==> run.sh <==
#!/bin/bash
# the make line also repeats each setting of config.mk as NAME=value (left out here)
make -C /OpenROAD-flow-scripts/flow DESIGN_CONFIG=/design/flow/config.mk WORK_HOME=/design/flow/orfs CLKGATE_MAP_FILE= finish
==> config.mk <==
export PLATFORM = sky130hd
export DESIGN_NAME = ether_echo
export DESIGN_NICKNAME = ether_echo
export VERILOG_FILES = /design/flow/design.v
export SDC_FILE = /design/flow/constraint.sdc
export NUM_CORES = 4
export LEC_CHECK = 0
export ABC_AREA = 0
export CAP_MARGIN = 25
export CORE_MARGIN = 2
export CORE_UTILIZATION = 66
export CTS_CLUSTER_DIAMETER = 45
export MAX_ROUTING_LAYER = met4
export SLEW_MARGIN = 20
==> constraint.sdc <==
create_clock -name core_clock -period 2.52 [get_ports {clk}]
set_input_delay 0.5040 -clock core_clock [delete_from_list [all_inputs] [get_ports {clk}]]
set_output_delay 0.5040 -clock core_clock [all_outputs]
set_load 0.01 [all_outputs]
━━━━━━━━━━━━━━━━━━━━━━━━━━━━━━
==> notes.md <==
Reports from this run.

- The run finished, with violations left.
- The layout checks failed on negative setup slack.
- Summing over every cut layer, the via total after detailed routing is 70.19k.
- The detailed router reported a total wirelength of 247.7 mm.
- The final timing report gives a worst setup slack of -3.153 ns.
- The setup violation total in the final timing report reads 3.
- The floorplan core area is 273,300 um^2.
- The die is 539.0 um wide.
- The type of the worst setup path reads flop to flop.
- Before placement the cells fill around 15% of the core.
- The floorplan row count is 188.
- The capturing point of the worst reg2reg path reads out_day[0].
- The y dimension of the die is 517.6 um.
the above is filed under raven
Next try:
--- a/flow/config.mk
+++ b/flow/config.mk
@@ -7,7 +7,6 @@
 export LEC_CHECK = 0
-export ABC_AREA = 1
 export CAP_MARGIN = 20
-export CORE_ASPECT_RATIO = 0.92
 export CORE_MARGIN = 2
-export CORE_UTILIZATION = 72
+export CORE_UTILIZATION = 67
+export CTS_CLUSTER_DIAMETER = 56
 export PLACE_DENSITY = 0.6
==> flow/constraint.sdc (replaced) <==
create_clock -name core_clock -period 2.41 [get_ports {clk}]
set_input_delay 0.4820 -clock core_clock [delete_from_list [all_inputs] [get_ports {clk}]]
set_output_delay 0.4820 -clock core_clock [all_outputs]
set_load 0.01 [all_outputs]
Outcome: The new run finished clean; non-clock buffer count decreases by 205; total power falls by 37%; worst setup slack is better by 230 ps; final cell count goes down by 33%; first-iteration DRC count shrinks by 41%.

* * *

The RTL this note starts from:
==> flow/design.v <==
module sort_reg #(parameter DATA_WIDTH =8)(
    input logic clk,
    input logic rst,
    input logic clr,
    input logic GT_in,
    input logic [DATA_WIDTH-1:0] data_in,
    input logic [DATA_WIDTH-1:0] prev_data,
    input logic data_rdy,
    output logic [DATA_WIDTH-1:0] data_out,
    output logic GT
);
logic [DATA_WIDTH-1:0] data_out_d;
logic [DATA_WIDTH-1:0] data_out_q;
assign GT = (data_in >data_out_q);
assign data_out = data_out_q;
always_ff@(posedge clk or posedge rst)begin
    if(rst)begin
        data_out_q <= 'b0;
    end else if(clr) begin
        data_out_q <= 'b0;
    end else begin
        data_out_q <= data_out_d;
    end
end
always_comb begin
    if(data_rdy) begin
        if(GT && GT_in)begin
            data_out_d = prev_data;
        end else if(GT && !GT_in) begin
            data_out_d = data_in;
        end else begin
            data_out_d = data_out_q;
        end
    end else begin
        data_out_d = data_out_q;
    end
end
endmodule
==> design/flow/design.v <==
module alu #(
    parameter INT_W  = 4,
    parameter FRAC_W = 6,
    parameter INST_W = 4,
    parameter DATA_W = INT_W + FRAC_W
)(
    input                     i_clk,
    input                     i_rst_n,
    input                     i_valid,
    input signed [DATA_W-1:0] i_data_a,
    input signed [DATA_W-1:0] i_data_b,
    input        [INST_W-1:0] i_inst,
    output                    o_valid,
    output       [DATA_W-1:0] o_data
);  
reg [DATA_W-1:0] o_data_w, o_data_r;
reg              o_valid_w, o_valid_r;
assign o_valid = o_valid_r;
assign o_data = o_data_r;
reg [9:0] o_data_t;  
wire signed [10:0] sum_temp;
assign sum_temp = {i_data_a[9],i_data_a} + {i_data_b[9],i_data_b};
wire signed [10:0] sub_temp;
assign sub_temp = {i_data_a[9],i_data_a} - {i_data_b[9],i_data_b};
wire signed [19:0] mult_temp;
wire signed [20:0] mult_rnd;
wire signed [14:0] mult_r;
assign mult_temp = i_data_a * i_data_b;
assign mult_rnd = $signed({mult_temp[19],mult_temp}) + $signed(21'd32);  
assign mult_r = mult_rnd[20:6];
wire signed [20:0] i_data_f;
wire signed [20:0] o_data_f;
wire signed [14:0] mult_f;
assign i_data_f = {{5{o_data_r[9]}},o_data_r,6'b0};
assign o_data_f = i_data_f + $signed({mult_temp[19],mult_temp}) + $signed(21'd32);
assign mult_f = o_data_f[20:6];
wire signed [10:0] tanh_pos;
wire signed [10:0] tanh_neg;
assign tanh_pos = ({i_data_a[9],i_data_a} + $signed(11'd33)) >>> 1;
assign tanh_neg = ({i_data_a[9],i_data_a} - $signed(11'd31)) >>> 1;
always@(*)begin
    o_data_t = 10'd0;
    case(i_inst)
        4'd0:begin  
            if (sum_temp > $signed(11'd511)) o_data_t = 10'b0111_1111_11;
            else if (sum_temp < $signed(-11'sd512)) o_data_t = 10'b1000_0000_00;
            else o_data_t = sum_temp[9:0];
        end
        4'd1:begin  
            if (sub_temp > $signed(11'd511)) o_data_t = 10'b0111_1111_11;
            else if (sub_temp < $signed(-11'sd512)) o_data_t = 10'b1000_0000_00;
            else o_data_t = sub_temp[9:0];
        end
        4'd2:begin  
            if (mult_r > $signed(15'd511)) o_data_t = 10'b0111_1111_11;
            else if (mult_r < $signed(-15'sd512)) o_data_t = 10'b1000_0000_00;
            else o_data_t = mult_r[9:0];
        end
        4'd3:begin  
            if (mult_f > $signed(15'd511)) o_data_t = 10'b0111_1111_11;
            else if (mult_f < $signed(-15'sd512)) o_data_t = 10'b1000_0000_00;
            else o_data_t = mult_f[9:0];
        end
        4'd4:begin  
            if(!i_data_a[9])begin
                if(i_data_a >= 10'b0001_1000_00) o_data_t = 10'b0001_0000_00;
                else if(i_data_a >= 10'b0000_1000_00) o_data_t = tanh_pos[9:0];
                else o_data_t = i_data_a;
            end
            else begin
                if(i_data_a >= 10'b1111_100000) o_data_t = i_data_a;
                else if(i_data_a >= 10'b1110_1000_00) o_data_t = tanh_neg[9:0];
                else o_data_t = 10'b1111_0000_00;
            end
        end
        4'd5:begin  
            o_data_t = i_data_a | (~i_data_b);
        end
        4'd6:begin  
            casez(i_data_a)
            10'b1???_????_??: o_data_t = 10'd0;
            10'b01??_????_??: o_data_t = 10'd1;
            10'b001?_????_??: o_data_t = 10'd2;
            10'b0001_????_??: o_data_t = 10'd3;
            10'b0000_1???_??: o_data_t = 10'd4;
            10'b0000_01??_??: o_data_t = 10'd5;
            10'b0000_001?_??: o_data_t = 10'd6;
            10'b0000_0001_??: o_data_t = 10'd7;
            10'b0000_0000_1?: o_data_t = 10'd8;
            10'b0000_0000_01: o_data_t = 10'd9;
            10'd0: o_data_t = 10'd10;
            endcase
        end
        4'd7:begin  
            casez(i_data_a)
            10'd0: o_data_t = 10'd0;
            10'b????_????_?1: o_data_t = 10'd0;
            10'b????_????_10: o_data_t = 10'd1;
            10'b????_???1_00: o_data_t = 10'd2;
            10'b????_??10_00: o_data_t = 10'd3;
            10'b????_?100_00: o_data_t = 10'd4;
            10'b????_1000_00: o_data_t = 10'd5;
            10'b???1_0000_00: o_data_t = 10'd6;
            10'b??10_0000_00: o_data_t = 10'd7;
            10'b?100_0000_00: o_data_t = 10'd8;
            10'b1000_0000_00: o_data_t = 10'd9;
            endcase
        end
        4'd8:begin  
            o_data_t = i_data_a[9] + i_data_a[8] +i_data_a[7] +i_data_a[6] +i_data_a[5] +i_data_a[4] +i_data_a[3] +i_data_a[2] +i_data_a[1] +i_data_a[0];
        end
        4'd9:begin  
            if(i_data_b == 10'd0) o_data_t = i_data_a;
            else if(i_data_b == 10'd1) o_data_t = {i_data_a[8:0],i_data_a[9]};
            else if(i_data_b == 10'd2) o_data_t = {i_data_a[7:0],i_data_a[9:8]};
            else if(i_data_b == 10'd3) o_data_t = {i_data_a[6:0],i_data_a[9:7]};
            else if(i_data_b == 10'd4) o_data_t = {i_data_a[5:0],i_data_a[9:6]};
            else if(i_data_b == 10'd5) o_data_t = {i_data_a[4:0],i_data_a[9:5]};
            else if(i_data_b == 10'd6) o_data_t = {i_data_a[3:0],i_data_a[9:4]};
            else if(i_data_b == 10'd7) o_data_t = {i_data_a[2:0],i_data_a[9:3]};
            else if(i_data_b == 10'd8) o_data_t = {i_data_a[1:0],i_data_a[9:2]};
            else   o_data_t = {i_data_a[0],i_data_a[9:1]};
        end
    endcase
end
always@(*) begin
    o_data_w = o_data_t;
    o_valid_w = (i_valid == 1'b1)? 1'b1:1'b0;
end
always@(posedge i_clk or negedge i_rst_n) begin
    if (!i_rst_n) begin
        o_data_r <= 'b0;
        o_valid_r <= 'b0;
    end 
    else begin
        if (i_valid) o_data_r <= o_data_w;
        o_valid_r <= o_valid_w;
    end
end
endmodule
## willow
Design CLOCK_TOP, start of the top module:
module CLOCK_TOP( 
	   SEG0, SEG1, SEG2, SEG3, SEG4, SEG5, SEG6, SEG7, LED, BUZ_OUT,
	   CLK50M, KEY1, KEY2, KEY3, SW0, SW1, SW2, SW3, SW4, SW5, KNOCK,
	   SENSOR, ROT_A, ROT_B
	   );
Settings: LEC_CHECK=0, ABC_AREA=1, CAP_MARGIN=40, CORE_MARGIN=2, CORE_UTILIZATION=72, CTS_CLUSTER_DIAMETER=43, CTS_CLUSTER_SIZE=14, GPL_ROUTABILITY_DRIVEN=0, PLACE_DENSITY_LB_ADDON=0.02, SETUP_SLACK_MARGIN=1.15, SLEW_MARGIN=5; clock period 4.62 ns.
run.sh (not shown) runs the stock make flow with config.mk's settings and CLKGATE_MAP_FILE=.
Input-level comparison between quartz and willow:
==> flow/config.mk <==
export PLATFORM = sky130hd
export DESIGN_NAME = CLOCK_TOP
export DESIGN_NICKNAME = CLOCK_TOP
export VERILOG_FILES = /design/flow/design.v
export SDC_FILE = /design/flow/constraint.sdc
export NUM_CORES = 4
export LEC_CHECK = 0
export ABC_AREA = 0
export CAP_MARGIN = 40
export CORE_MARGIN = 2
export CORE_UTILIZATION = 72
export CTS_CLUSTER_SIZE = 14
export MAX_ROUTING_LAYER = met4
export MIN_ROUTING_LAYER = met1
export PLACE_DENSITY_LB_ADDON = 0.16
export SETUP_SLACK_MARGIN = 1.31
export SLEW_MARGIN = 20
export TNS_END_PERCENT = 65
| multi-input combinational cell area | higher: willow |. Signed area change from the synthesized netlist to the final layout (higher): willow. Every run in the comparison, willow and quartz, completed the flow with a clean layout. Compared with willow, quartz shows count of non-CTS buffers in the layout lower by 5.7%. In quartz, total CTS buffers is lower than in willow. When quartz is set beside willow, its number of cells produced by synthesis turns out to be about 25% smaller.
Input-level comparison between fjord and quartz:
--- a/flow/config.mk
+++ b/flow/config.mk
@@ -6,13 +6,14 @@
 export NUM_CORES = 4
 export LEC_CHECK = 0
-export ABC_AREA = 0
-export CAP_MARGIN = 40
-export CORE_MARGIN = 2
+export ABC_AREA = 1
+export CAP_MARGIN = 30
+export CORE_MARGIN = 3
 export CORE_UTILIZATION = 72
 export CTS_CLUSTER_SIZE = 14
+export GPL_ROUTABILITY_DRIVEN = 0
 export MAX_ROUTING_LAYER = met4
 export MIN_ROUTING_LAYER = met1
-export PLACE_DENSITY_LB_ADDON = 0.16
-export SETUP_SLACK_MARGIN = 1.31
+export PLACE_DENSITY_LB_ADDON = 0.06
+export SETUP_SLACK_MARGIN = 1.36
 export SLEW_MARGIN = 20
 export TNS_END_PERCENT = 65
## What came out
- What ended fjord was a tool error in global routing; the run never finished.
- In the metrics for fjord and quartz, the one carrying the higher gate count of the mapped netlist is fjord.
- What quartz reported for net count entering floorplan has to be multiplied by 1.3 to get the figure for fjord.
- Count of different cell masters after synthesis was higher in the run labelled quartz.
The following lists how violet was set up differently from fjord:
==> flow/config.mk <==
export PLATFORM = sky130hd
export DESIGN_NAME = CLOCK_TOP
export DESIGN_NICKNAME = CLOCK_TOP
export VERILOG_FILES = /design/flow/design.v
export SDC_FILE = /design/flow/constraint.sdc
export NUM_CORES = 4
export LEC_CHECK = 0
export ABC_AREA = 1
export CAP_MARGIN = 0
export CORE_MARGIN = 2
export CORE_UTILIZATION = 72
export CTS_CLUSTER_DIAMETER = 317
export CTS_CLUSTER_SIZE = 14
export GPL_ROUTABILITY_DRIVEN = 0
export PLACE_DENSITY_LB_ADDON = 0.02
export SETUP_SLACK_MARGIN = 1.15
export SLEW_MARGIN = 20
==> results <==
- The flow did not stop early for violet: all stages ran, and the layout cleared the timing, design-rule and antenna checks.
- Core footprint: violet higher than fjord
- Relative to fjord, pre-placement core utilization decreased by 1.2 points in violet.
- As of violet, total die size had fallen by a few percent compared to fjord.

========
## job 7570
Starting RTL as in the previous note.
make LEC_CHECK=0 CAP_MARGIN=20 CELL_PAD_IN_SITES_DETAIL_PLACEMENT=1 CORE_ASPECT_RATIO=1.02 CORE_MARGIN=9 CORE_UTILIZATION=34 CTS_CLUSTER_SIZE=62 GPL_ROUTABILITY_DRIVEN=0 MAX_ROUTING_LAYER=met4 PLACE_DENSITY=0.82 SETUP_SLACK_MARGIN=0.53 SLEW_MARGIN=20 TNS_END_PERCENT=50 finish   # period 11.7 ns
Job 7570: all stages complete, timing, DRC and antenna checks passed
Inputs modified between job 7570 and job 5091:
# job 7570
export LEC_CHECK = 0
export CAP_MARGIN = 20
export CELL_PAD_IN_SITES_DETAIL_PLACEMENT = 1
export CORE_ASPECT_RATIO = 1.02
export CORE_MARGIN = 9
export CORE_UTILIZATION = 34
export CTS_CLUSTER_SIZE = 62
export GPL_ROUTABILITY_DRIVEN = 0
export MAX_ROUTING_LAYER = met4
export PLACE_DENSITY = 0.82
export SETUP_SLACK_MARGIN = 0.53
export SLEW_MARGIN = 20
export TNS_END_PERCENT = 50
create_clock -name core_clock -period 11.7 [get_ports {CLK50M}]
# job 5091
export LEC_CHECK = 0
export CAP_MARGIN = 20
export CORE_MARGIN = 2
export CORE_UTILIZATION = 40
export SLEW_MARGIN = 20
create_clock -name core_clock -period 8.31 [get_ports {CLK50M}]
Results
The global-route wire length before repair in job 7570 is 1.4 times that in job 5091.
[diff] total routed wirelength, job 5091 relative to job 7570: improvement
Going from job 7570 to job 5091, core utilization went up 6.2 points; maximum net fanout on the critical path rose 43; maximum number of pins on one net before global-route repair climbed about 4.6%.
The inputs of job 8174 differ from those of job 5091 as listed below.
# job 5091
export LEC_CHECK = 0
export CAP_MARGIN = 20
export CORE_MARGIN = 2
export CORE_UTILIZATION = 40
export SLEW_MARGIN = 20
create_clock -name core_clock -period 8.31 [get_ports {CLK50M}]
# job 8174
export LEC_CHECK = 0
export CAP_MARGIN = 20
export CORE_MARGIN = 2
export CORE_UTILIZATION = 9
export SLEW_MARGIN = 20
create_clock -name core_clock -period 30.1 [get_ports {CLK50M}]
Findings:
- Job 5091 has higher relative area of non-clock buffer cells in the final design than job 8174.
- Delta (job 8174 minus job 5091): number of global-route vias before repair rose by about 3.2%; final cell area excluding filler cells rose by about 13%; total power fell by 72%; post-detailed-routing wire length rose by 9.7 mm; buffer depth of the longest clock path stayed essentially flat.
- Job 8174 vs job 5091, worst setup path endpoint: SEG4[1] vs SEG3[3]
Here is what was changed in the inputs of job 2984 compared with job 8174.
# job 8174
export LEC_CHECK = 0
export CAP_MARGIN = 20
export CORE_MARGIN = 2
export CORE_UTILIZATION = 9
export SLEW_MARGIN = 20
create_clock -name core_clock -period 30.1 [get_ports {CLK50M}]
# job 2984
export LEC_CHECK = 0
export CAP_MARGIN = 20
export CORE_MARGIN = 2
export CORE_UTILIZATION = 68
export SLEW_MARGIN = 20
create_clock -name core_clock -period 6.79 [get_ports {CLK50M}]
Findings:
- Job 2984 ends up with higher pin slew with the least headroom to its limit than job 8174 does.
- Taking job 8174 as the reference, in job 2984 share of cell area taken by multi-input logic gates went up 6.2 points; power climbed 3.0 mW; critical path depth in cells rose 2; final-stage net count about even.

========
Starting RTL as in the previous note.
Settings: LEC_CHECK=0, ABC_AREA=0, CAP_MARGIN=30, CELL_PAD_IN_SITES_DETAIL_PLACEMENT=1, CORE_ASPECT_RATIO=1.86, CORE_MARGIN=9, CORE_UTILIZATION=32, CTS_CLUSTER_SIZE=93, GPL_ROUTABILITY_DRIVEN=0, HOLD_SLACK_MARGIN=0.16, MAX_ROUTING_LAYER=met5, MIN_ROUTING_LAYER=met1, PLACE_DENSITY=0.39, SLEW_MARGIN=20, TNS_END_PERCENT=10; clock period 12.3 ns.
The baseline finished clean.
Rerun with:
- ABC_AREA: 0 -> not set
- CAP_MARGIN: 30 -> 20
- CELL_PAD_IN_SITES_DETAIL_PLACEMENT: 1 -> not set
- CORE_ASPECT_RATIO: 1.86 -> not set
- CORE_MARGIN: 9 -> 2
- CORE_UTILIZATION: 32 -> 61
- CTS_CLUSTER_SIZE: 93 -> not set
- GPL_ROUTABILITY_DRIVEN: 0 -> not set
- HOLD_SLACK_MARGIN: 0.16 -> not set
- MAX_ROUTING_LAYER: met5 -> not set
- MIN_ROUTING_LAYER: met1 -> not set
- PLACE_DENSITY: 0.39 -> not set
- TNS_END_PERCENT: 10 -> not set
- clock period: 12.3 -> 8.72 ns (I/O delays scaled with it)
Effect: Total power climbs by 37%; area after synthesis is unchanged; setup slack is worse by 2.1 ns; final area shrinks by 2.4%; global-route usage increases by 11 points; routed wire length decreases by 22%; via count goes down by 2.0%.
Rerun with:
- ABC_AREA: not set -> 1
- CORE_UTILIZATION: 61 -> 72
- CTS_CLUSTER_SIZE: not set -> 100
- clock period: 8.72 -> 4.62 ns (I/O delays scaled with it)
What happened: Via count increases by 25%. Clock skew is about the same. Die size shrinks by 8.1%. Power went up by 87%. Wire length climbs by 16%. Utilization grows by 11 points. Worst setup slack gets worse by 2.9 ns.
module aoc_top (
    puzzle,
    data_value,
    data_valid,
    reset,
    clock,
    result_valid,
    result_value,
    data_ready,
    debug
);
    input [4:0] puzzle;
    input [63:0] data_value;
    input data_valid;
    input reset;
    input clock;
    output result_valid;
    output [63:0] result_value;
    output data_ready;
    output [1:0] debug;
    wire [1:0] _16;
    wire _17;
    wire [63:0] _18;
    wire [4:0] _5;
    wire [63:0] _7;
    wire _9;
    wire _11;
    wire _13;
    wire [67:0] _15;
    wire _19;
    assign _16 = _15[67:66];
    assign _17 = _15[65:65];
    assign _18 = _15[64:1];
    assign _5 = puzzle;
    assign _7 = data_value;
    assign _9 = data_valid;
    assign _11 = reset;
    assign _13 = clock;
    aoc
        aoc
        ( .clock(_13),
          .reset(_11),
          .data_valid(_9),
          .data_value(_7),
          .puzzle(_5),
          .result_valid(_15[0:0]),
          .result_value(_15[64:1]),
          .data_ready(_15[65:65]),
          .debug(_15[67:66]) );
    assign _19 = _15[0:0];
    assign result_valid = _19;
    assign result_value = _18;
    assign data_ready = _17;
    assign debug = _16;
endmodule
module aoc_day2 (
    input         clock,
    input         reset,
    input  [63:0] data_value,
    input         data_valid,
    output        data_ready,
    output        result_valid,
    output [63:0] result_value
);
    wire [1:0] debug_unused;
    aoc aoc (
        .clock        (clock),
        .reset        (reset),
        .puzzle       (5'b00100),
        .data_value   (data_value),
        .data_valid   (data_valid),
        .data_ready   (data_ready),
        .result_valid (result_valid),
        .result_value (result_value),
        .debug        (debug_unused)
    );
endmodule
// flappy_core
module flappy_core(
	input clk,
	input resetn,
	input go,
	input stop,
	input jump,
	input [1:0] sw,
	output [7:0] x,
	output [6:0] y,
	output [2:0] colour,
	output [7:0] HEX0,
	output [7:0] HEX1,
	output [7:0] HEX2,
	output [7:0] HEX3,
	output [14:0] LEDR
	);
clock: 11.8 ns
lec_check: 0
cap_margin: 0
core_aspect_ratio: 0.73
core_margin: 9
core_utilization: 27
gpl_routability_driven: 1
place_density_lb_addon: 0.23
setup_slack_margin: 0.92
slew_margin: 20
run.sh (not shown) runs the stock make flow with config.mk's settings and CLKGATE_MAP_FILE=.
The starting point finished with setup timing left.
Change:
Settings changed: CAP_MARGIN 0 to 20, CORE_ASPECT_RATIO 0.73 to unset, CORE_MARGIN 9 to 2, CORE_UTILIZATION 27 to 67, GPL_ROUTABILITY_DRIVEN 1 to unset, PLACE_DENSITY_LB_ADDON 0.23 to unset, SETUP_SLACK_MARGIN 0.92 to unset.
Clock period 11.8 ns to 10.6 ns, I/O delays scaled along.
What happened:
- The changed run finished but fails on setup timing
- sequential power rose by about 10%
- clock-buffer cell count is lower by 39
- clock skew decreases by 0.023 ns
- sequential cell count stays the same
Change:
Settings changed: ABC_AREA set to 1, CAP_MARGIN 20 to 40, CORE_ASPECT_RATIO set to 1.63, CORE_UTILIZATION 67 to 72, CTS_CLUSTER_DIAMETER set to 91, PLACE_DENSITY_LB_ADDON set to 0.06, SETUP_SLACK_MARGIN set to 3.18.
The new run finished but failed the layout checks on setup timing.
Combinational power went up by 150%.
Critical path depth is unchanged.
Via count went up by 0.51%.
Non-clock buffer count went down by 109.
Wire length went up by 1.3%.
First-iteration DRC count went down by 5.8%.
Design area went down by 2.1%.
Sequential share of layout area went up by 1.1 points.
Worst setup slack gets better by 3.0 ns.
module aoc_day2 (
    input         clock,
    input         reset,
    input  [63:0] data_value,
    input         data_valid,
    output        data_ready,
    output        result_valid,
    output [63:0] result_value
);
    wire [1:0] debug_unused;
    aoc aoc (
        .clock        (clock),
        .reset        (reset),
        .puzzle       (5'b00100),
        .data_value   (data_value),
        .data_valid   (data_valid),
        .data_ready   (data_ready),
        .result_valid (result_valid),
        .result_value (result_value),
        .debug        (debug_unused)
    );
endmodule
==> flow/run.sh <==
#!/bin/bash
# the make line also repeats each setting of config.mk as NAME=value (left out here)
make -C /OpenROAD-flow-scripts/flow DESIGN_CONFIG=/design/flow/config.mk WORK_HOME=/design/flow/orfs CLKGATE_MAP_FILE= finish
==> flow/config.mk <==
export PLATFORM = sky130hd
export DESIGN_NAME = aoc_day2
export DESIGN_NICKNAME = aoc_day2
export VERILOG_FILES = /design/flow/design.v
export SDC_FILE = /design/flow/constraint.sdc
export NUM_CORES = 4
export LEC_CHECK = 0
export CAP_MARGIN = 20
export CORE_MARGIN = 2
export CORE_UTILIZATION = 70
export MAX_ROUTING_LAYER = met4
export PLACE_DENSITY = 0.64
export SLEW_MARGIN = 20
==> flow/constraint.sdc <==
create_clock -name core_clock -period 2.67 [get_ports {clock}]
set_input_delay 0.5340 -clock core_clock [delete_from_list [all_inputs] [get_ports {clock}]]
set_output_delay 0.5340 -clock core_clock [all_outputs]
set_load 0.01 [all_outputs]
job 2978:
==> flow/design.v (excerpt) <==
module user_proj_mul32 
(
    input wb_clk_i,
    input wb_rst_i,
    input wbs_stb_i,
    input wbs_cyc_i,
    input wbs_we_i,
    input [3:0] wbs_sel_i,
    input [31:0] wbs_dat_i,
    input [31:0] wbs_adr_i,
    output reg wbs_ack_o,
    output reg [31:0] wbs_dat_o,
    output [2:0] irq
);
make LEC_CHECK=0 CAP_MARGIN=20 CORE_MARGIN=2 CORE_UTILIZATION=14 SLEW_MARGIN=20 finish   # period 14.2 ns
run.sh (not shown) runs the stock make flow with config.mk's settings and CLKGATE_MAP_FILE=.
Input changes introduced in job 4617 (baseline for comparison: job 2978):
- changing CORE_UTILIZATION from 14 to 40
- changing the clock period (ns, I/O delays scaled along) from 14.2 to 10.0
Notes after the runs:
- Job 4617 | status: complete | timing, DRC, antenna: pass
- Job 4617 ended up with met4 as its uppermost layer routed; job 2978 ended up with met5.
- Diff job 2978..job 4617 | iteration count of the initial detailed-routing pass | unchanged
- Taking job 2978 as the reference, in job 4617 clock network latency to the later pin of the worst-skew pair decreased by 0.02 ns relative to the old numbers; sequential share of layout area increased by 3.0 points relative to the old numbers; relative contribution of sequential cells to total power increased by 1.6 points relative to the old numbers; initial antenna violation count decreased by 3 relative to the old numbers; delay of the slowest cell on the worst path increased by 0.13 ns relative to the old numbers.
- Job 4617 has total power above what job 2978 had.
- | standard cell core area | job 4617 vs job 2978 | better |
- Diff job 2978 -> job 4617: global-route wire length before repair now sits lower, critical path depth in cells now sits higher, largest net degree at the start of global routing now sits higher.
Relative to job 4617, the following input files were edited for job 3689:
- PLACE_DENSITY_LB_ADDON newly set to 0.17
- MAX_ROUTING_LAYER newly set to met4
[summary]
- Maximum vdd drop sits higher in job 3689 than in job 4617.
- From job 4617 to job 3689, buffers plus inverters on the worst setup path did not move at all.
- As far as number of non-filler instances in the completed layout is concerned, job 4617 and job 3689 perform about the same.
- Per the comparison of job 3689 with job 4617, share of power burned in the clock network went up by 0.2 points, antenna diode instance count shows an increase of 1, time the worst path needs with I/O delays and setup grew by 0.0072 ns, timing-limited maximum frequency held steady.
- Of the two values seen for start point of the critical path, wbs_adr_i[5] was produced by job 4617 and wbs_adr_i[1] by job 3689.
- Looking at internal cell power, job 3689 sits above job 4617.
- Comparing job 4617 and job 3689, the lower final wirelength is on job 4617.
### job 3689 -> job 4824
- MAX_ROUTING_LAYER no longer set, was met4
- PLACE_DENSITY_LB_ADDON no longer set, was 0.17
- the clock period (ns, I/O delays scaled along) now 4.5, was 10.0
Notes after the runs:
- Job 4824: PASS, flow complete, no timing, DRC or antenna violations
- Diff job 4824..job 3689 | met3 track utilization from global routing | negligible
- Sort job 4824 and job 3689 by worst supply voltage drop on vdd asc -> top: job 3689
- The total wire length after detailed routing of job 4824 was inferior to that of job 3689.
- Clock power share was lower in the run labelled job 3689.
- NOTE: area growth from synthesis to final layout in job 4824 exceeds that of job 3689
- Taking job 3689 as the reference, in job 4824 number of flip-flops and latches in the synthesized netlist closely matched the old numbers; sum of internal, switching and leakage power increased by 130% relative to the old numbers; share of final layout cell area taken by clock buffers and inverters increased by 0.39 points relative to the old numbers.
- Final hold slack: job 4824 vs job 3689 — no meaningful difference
━━━━━━━━━━━━━━━━━━━━━━━━━━━━━━
Aim of the task:
Send back exactly the lines of the listing above starting at the one with "reg [9:0] o_data_t;" and ending at the one with "wire signed [20:0] mult_rnd;", inclusive, and no others.

Completed exercise:
reg [9:0] o_data_t;  
wire signed [10:0] sum_temp;
assign sum_temp = {i_data_a[9],i_data_a} + {i_data_b[9],i_data_b};
wire signed [10:0] sub_temp;
assign sub_temp = {i_data_a[9],i_data_a} - {i_data_b[9],i_data_b};
wire signed [19:0] mult_temp;
wire signed [20:0] mult_rnd;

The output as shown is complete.